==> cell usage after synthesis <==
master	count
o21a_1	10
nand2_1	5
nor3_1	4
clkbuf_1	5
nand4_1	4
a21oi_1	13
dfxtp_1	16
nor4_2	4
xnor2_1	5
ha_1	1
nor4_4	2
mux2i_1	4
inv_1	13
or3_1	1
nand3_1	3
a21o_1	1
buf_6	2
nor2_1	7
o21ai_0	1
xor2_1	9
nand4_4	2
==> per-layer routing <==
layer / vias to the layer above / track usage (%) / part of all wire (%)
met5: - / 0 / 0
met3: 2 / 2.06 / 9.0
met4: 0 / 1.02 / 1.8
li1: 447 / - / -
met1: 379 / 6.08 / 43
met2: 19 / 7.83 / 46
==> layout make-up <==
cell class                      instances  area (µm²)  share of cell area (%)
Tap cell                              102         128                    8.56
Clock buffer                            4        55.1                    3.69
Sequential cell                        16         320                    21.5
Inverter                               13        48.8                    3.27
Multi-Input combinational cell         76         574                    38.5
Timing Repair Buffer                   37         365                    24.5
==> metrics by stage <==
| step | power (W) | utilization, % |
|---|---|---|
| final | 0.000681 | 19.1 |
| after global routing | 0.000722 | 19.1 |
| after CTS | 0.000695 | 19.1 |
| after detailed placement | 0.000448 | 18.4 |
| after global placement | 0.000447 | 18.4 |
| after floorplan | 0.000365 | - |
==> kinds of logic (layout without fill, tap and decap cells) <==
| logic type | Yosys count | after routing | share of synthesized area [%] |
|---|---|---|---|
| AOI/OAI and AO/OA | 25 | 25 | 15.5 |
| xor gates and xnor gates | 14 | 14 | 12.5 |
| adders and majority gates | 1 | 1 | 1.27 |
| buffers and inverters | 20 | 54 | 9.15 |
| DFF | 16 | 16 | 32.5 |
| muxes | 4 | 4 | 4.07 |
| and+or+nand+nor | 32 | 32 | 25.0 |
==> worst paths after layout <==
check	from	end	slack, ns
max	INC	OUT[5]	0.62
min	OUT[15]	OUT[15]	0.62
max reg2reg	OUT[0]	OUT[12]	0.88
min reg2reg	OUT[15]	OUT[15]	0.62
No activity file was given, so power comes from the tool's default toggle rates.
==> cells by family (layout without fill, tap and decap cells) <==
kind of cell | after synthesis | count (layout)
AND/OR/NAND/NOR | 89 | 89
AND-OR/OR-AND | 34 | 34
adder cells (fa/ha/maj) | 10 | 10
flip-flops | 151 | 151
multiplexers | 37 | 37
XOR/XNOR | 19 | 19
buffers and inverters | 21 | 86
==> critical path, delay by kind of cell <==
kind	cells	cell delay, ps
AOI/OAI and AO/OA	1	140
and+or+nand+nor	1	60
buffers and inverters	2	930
interface bus_if(input clk, input rst_n);
    logic         bus_cmd_valid;
    logic         bus_op;
    logic [15:0]  bus_addr;
    logic [15:0]  bus_wr_data;
    logic [15:0]  bus_rd_data;
endinterface
module arbitor(clk,rst_n,
      bus_cmd_valid_mst,bus_op_mst,bus_addr_mst,bus_wr_data_mst,bus_rd_data_mst,
      bus_cmd_valid_slv0,bus_op_slv0,bus_addr_slv0,bus_wr_data_slv0,bus_rd_data_slv0,
      bus_cmd_valid_slv1,bus_op_slv1,bus_addr_slv1,bus_wr_data_slv1,bus_rd_data_slv1,
      bus_cmd_valid_slv2,bus_op_slv2,bus_addr_slv2,bus_wr_data_slv2,bus_rd_data_slv2);
    input          clk;
    input          rst_n;
    input          bus_cmd_valid_mst;
    input          bus_op_mst;
    input  [15:0]  bus_addr_mst;
    input  [15:0]  bus_wr_data_mst;
    output [15:0]  bus_rd_data_mst;
    output         bus_cmd_valid_slv0;
    output         bus_op_slv0;
    output [15:0]  bus_addr_slv0;
    output [15:0]  bus_wr_data_slv0;
    input  [15:0]  bus_rd_data_slv0;
    output         bus_cmd_valid_slv1;
    output         bus_op_slv1;
    output [15:0]  bus_addr_slv1;
    output [15:0]  bus_wr_data_slv1;
    input  [15:0]  bus_rd_data_slv1;
    output         bus_cmd_valid_slv2;
    output         bus_op_slv2;
    output [15:0]  bus_addr_slv2;
    output [15:0]  bus_wr_data_slv2;
    input  [15:0]  bus_rd_data_slv2;
    assign bus_op_slv0 = bus_op_mst;
    assign bus_op_slv1 = bus_op_mst;
    assign bus_op_slv2 = bus_op_mst;
    assign bus_addr_slv0 = {2'b0, bus_addr_mst[13:0]};
    assign bus_addr_slv1 = {2'b0, bus_addr_mst[13:0]};
    assign bus_addr_slv2 = {2'b0, bus_addr_mst[13:0]};
    assign bus_wr_data_slv0 = bus_wr_data_mst;
    assign bus_wr_data_slv1 = bus_wr_data_mst;
    assign bus_wr_data_slv2 = bus_wr_data_mst;
    assign bus_cmd_valid_slv0 = ((bus_addr_mst[15:14] == 2'b00) ? bus_cmd_valid_mst : 0);
    assign bus_cmd_valid_slv1 = ((bus_addr_mst[15:14] == 2'b01) ? bus_cmd_valid_mst : 0);
    assign bus_cmd_valid_slv2 = ((bus_addr_mst[15:14] == 2'b10) ? bus_cmd_valid_mst : 0);
    assign bus_rd_data_mst = (  (bus_addr_mst[15:14] == 2'b00) ? bus_rd_data_slv0 :
                                ((bus_addr_mst[15:14] == 2'b01) ? bus_rd_data_slv1 :
                                bus_rd_data_slv2) );
endmodule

▶ **What the task asks**
Reproduce the material exactly, and keep every line as it is.

▶ **Solution for this problem**
==> cell usage after synthesis <==
master	count
o21a_1	10
nand2_1	5
nor3_1	4
clkbuf_1	5
nand4_1	4
a21oi_1	13
dfxtp_1	16
nor4_2	4
xnor2_1	5
ha_1	1
nor4_4	2
mux2i_1	4
inv_1	13
or3_1	1
nand3_1	3
a21o_1	1
buf_6	2
nor2_1	7
o21ai_0	1
xor2_1	9
nand4_4	2
==> per-layer routing <==
layer / vias to the layer above / track usage (%) / part of all wire (%)
met5: - / 0 / 0
met3: 2 / 2.06 / 9.0
met4: 0 / 1.02 / 1.8
li1: 447 / - / -
met1: 379 / 6.08 / 43
met2: 19 / 7.83 / 46
==> layout make-up <==
cell class                      instances  area (µm²)  share of cell area (%)
Tap cell                              102         128                    8.56
Clock buffer                            4        55.1                    3.69
Sequential cell                        16         320                    21.5
Inverter                               13        48.8                    3.27
Multi-Input combinational cell         76         574                    38.5
Timing Repair Buffer                   37         365                    24.5
==> metrics by stage <==
| step | power (W) | utilization, % |
|---|---|---|
| final | 0.000681 | 19.1 |
| after global routing | 0.000722 | 19.1 |
| after CTS | 0.000695 | 19.1 |
| after detailed placement | 0.000448 | 18.4 |
| after global placement | 0.000447 | 18.4 |
| after floorplan | 0.000365 | - |
==> kinds of logic (layout without fill, tap and decap cells) <==
| logic type | Yosys count | after routing | share of synthesized area [%] |
|---|---|---|---|
| AOI/OAI and AO/OA | 25 | 25 | 15.5 |
| xor gates and xnor gates | 14 | 14 | 12.5 |
| adders and majority gates | 1 | 1 | 1.27 |
| buffers and inverters | 20 | 54 | 9.15 |
| DFF | 16 | 16 | 32.5 |
| muxes | 4 | 4 | 4.07 |
| and+or+nand+nor | 32 | 32 | 25.0 |
==> worst paths after layout <==
check	from	end	slack, ns
max	INC	OUT[5]	0.62
min	OUT[15]	OUT[15]	0.62
max reg2reg	OUT[0]	OUT[12]	0.88
min reg2reg	OUT[15]	OUT[15]	0.62
No activity file was given, so power comes from the tool's default toggle rates.
==> cells by family (layout without fill, tap and decap cells) <==
kind of cell | after synthesis | count (layout)
AND/OR/NAND/NOR | 89 | 89
AND-OR/OR-AND | 34 | 34
adder cells (fa/ha/maj) | 10 | 10
flip-flops | 151 | 151
multiplexers | 37 | 37
XOR/XNOR | 19 | 19
buffers and inverters | 21 | 86
==> critical path, delay by kind of cell <==
kind	cells	cell delay, ps
AOI/OAI and AO/OA	1	140
and+or+nand+nor	1	60
buffers and inverters	2	930
interface bus_if(input clk, input rst_n);
    logic         bus_cmd_valid;
    logic         bus_op;
    logic [15:0]  bus_addr;
    logic [15:0]  bus_wr_data;
    logic [15:0]  bus_rd_data;
endinterface
module arbitor(clk,rst_n,
      bus_cmd_valid_mst,bus_op_mst,bus_addr_mst,bus_wr_data_mst,bus_rd_data_mst,
      bus_cmd_valid_slv0,bus_op_slv0,bus_addr_slv0,bus_wr_data_slv0,bus_rd_data_slv0,
      bus_cmd_valid_slv1,bus_op_slv1,bus_addr_slv1,bus_wr_data_slv1,bus_rd_data_slv1,
      bus_cmd_valid_slv2,bus_op_slv2,bus_addr_slv2,bus_wr_data_slv2,bus_rd_data_slv2);
    input          clk;
    input          rst_n;
    input          bus_cmd_valid_mst;
    input          bus_op_mst;
    input  [15:0]  bus_addr_mst;
    input  [15:0]  bus_wr_data_mst;
    output [15:0]  bus_rd_data_mst;
    output         bus_cmd_valid_slv0;
    output         bus_op_slv0;
    output [15:0]  bus_addr_slv0;
    output [15:0]  bus_wr_data_slv0;
    input  [15:0]  bus_rd_data_slv0;
    output         bus_cmd_valid_slv1;
    output         bus_op_slv1;
    output [15:0]  bus_addr_slv1;
    output [15:0]  bus_wr_data_slv1;
    input  [15:0]  bus_rd_data_slv1;
    output         bus_cmd_valid_slv2;
    output         bus_op_slv2;
    output [15:0]  bus_addr_slv2;
    output [15:0]  bus_wr_data_slv2;
    input  [15:0]  bus_rd_data_slv2;
    assign bus_op_slv0 = bus_op_mst;
    assign bus_op_slv1 = bus_op_mst;
    assign bus_op_slv2 = bus_op_mst;
    assign bus_addr_slv0 = {2'b0, bus_addr_mst[13:0]};
    assign bus_addr_slv1 = {2'b0, bus_addr_mst[13:0]};
    assign bus_addr_slv2 = {2'b0, bus_addr_mst[13:0]};
    assign bus_wr_data_slv0 = bus_wr_data_mst;
    assign bus_wr_data_slv1 = bus_wr_data_mst;
    assign bus_wr_data_slv2 = bus_wr_data_mst;
    assign bus_cmd_valid_slv0 = ((bus_addr_mst[15:14] == 2'b00) ? bus_cmd_valid_mst : 0);
    assign bus_cmd_valid_slv1 = ((bus_addr_mst[15:14] == 2'b01) ? bus_cmd_valid_mst : 0);
    assign bus_cmd_valid_slv2 = ((bus_addr_mst[15:14] == 2'b10) ? bus_cmd_valid_mst : 0);
    assign bus_rd_data_mst = (  (bus_addr_mst[15:14] == 2'b00) ? bus_rd_data_slv0 :
                                ((bus_addr_mst[15:14] == 2'b01) ? bus_rd_data_slv1 :
                                bus_rd_data_slv2) );
endmodule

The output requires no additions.